#### Work to complete
The listing below holds a line with "localparam int HOLD_WIDTH_MIN_NS" and a line with "localparam int HOLD_LEAD_CYC". Reproduce those two lines exactly, plus everything between them.

#### Data listing
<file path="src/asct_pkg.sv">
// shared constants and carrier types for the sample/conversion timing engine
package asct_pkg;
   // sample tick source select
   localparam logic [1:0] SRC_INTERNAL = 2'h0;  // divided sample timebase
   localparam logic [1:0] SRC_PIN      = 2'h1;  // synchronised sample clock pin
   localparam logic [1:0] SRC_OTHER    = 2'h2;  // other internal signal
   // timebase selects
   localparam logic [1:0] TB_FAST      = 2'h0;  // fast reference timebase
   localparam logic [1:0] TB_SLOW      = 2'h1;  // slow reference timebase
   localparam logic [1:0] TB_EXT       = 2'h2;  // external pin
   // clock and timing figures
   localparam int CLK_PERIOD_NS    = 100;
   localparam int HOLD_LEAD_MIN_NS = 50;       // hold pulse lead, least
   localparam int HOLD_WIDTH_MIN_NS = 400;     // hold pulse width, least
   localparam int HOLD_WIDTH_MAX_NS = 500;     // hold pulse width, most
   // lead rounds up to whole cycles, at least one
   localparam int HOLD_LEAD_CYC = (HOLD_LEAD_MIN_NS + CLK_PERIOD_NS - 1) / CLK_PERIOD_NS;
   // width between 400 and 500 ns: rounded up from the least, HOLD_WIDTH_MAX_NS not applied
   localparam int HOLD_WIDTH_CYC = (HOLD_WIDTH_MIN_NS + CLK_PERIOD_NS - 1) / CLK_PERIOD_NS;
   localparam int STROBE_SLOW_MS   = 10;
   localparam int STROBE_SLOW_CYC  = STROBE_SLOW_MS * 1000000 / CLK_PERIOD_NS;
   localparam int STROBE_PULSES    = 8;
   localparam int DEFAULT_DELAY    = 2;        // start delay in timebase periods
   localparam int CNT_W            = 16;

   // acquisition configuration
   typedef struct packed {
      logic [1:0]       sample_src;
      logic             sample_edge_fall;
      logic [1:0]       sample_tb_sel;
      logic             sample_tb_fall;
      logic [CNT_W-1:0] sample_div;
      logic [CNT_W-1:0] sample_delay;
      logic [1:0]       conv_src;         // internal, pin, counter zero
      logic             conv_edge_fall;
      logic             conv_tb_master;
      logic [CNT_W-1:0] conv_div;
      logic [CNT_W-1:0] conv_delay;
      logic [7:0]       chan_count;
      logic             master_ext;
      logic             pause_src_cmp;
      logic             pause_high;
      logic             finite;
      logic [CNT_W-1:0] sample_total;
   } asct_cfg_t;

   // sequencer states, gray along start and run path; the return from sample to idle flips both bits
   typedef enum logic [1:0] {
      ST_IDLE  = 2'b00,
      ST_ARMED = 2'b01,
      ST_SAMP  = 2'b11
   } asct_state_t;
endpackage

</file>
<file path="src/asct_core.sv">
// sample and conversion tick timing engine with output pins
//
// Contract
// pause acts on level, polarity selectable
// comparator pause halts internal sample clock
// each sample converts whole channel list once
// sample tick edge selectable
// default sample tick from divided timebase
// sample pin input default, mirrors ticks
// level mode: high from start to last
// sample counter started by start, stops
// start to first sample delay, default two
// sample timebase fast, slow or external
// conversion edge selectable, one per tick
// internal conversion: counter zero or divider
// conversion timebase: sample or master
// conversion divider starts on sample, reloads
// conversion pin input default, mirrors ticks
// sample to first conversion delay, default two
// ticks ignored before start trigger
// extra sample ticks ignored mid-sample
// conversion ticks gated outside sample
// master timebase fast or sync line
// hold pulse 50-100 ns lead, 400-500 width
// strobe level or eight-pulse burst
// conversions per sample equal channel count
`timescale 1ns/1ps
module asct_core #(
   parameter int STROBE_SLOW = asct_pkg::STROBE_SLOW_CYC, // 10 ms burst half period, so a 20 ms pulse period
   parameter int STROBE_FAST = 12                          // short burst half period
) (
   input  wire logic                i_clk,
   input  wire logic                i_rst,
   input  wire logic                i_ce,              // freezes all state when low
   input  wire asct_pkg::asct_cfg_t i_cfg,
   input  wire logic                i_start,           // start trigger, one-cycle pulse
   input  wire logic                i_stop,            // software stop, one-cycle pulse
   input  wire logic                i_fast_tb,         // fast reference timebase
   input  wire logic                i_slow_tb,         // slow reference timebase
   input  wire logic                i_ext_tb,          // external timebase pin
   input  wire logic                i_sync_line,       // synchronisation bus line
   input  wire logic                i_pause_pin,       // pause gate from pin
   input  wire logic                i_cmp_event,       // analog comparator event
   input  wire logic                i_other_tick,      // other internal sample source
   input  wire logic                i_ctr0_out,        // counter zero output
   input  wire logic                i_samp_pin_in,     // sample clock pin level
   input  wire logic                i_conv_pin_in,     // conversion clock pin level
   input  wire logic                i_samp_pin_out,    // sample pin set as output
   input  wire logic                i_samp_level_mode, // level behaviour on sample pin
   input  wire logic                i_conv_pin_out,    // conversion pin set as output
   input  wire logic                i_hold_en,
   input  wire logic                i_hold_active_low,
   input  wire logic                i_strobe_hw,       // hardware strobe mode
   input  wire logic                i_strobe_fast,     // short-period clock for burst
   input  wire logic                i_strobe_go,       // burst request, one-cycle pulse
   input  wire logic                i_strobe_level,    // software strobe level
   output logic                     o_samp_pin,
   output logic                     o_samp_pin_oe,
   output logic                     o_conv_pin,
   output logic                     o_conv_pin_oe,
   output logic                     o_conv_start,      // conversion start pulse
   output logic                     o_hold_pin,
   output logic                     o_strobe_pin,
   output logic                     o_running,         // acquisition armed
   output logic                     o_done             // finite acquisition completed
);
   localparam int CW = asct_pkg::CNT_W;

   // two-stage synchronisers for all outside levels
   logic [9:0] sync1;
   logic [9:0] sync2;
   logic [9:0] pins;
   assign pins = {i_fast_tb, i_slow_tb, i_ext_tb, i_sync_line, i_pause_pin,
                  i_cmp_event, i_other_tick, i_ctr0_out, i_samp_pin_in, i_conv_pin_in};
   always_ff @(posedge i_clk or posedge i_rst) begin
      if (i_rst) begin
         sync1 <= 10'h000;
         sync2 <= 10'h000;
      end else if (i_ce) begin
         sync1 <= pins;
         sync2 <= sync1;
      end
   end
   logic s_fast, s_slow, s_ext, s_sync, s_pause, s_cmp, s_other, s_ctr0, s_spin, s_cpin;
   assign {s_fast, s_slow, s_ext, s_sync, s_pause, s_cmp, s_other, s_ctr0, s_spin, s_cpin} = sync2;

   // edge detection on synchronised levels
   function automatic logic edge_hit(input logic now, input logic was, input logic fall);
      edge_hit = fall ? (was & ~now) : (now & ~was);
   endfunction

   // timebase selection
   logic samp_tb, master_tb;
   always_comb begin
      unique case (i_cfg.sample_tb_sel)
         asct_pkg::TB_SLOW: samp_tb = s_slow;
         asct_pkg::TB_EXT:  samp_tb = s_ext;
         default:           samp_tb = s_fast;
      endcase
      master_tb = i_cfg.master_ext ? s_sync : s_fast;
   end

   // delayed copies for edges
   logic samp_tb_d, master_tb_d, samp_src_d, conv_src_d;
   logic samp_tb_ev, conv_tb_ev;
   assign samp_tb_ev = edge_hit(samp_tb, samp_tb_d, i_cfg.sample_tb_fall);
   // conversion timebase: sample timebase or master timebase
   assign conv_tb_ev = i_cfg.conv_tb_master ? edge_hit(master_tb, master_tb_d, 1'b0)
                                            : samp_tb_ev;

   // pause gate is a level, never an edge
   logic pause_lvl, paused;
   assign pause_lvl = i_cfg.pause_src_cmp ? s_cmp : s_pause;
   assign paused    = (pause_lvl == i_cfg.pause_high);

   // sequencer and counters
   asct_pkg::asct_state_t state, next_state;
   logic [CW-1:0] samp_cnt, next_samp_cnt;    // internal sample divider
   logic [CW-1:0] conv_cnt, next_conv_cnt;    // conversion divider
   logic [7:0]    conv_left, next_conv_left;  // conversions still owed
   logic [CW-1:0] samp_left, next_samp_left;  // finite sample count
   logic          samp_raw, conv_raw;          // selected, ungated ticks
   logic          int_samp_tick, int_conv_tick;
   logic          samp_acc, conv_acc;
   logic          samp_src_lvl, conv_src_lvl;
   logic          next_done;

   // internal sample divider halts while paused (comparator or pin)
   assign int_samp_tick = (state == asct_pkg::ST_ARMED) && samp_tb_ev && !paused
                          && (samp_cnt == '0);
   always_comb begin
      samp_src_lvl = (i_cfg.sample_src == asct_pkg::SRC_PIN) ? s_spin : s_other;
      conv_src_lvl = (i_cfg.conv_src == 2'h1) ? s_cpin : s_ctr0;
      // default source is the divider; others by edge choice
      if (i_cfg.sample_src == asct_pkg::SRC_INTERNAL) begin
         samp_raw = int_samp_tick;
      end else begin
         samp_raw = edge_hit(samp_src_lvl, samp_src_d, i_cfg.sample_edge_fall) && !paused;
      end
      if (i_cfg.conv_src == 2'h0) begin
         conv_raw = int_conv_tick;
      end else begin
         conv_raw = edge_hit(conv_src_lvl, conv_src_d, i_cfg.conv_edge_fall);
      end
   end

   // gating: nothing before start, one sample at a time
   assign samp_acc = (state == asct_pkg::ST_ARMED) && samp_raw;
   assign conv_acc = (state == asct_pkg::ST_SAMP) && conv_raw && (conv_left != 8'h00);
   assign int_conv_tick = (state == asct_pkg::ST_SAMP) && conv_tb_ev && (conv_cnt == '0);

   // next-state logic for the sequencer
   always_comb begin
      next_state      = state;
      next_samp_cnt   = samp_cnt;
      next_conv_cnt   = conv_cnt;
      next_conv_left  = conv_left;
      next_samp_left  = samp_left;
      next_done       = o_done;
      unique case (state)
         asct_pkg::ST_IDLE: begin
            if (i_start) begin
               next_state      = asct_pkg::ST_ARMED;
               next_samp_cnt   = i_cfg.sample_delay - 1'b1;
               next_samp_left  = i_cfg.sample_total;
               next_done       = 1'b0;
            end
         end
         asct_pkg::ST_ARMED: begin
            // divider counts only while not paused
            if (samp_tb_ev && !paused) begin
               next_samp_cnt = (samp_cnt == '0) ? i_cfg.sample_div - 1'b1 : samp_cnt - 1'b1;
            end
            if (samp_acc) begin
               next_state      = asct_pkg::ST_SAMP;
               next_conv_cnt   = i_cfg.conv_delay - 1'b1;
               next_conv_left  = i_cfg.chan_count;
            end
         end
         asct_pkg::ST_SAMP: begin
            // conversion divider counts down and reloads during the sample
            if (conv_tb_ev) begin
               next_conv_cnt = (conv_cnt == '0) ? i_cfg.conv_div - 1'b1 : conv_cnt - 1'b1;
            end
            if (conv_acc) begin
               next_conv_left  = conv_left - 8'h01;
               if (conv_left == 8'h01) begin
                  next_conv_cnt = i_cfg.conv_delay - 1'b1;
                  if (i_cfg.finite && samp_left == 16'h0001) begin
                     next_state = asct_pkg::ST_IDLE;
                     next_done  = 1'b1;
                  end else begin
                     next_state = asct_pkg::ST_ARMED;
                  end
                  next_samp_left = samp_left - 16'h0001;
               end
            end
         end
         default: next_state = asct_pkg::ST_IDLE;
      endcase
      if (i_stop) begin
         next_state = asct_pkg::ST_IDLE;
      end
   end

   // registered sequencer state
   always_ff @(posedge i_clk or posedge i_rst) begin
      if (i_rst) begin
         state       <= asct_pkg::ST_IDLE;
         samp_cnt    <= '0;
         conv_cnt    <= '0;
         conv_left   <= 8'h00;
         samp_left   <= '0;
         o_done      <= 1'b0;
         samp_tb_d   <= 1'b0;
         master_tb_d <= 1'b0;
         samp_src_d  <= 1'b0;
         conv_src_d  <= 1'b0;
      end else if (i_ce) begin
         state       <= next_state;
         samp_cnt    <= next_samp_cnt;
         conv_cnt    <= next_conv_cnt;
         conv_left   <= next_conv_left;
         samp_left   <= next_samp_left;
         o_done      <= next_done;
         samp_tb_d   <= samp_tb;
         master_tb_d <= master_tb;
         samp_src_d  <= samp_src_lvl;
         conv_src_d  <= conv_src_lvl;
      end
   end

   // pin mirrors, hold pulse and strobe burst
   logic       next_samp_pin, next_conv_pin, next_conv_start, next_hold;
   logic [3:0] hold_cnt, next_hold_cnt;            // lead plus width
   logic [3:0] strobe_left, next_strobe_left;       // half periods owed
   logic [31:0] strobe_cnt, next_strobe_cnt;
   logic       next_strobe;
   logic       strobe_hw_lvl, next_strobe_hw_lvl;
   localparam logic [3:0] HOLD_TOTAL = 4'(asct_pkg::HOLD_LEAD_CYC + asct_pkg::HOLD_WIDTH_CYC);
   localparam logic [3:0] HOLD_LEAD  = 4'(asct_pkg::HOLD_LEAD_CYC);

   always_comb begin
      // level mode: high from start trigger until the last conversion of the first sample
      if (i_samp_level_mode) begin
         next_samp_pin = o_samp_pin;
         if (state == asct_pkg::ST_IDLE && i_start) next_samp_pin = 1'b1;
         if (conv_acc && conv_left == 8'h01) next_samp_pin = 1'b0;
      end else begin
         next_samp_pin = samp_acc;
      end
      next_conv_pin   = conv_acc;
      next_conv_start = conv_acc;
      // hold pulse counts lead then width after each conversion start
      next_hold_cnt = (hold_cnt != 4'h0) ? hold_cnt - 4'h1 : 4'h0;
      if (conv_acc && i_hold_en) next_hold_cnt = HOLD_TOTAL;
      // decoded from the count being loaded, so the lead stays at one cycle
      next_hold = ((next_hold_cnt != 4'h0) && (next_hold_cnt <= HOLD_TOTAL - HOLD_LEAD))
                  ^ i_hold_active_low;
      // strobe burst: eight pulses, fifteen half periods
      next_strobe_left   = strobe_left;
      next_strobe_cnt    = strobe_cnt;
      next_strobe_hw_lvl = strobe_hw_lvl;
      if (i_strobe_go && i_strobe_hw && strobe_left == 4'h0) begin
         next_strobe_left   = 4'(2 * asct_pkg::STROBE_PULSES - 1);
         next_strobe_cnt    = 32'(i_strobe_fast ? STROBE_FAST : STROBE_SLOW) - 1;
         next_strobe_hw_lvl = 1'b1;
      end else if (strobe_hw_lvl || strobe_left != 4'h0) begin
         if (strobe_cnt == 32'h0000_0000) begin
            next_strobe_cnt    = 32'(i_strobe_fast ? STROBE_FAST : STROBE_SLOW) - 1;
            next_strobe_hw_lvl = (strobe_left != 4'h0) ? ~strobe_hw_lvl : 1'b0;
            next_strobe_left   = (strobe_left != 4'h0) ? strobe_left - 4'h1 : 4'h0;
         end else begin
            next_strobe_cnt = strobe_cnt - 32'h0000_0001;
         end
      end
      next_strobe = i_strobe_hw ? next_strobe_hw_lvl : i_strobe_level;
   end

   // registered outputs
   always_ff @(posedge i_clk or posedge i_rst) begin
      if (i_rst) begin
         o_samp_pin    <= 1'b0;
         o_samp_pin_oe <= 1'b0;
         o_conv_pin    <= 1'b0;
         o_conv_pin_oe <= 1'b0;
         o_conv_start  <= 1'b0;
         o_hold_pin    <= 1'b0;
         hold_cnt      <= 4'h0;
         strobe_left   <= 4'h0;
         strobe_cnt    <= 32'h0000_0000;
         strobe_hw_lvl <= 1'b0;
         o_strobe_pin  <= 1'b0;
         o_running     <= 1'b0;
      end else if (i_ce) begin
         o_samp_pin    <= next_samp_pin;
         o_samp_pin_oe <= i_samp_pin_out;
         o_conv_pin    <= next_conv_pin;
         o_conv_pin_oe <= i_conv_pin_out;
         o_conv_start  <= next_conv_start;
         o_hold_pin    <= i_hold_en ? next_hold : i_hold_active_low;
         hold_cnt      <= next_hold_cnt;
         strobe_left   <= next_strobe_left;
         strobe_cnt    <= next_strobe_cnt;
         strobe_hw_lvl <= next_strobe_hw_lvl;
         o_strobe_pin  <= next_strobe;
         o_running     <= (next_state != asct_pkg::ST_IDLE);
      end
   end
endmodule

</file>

#### Exercise result
   localparam int HOLD_WIDTH_MIN_NS = 400;     // hold pulse width, least
   localparam int HOLD_WIDTH_MAX_NS = 500;     // hold pulse width, most
   // lead rounds up to whole cycles, at least one
   localparam int HOLD_LEAD_CYC = (HOLD_LEAD_MIN_NS + CLK_PERIOD_NS - 1) / CLK_PERIOD_NS;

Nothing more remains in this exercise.